Un ordine del giorno per aprire la strada al professionismo femminile di calcio e basket, e aiutare la serie C. Durante la discussione del ddl «sport» (che ha accolto e riformulato l’emendamento di Laura Boldrini sulla parità di opportunità) approvato ieri alla Camera (267 favorevoli, 75 contrari e 94 astenuti ora il Senato), è stato approvato un testo (prima firmataria la leghista Ketty Fogliani) che «impegna» il Governo, e ci sarebbe già una disponibilità di Giorgetti rispetto a questo invito, a investire nell’allargamento del professionismo, costruendo però una serie di anticorpi per le società. In pratica, in cambio della nuova «condizione», vengono concessi dei crediti d’imposta.

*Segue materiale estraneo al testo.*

[config.mk]
export PLATFORM = sky130hd
export DESIGN_NAME = mux_arb_n
export DESIGN_NICKNAME = d
export VERILOG_FILES = /design/src/rtl/mux_arb_n.sv
export SDC_FILE = /design/constraint.sdc
export NUM_CORES = 1
export LEC_CHECK = 0
export BUFFER_PORTS_ARGS = -buffer_cell sky130_fd_sc_hd__buf_2
export CAP_MARGIN = 20
export CELL_PAD_IN_SITES_DETAIL_PLACEMENT = 0
export CELL_PAD_IN_SITES_GLOBAL_PLACEMENT = 1
export CORE_MARGIN = 5
export CORE_UTILIZATION = 30
export DETAILED_ROUTE_END_ITERATION = 8
export PLACE_DENSITY_LB_ADDON = 0.08
export SKIP_CTS_REPAIR_TIMING = 1
export SYNTH_ARGS = -nofsm -noshare
export SYNTH_HDL_FRONTEND = slang
export SYNTH_SLANG_ARGS = --single-unit
export TNS_END_PERCENT = 1
[constraint.sdc]
create_clock -name clk -period 2.6 [get_ports clk]
set_input_delay 0.26 -clock clk [delete_from_list [all_inputs] [get_ports clk]]
set_output_delay 0.26 -clock clk [all_outputs]
set_load 0.01 [all_outputs]
[src/rtl/mux_arb_n.sv]
// N-channel valid/ready multiplexer with a registered output stage.
// Channel choice is either a fixed select or round-robin arbitration.
module mux_arb_n #(
    parameter int unsigned BIT_WIDTH = 32,
    parameter int unsigned NUM_IN    = 4,
    parameter int unsigned BIT_SEL   = 2
) (
    input  logic                          clk,
    input  logic                          reset,
    input  logic                          mode,
    input  logic [BIT_SEL-1:0]            sel,
    input  logic [NUM_IN*BIT_WIDTH-1:0]   Mux_in,
    input  logic [NUM_IN-1:0]             in_valid,
    output logic [NUM_IN-1:0]             in_ready,
    output logic [BIT_WIDTH-1:0]          Mux_out,
    output logic                          out_valid,
    input  logic                          out_ready,
    output logic [BIT_SEL-1:0]            out_chan
);

    localparam logic [BIT_SEL-1:0] PTR_RESET = BIT_SEL'(NUM_IN - 1);

    logic [BIT_WIDTH-1:0] chan_data [NUM_IN];
    logic [BIT_SEL-1:0]   rr_ptr;
    logic [BIT_SEL-1:0]   rr_idx;
    logic [BIT_SEL-1:0]   rr_probe;
    logic                 rr_found;
    logic [BIT_SEL-1:0]   fix_idx;
    logic [BIT_SEL-1:0]   cand;
    logic                 cand_valid;
    logic                 load_en;
    logic                 grant;

    // Unpack the flat input bus into per-channel words.
    for (genvar g = 0; g < NUM_IN; g++) begin : g_unpack
        assign chan_data[g] = Mux_in[g*BIT_WIDTH +: BIT_WIDTH];
    end

    // Round-robin search starts just after the last granted channel.
    always_comb begin
        rr_found = 1'b0;
        rr_idx   = '0;
        rr_probe = '0;
        for (int unsigned k = 1; k <= NUM_IN; k++) begin
            rr_probe = BIT_SEL'((32'(rr_ptr) + k) % NUM_IN);
            if (!rr_found && in_valid[rr_probe]) begin
                rr_found = 1'b1;
                rr_idx   = rr_probe;
            end
        end
    end

    // Out-of-range select falls back to channel 0.
    always_comb begin
        fix_idx = '0;
        if (32'(sel) < NUM_IN) begin
            fix_idx = sel;
        end
    end

    always_comb begin
        cand       = fix_idx;
        cand_valid = in_valid[fix_idx];
        if (mode) begin
            cand       = rr_idx;
            cand_valid = rr_found;
        end
    end

    assign load_en  = !out_valid || out_ready;
    assign grant    = load_en && cand_valid && !reset;
    assign in_ready = grant ? (NUM_IN'(1) << cand) : '0;

    // Output register; an input transfer wins over a plain drain.
    always_ff @(posedge clk or posedge reset) begin
        if (reset) begin
            out_valid <= 1'b0;
            Mux_out   <= '0;
            out_chan  <= '0;
            rr_ptr    <= PTR_RESET;
        end else begin
            if (grant) begin
                out_valid <= 1'b1;
                Mux_out   <= chan_data[cand];
                out_chan  <= cand;
                if (mode) begin
                    rr_ptr <= cand;
                end
            end else if (out_valid && out_ready) begin
                out_valid <= 1'b0;
            end
        end
    end

endmodule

Finanziati con un fondo di «circa 10 milioni per il 2020, 12 per il 2021, 15 per il 2022 per le spese sostenute e documentate relative dei lavoratori sportivi e in particolare dei giovani atlete e atleti». A ogni club potrà essere riconosciuto un credito d’imposta per un massimo di 240mila euro per il 2019, 264mila per il 2020 e di 290mila per il 2021. Ora si tratta di capire la messa a terra del provvedimento, in quali ambiti sportivi sarà applicato.

Per il sottosegretario Simone Valente (5 Stelle) con il disegno di legge sport si fa un «primo passo verso il definitivo superamento del dilettantismo e del professionismo». Una scelta che dovrà ora essere riempita dalle deleghe affidate dalla legge «sport» al Governo.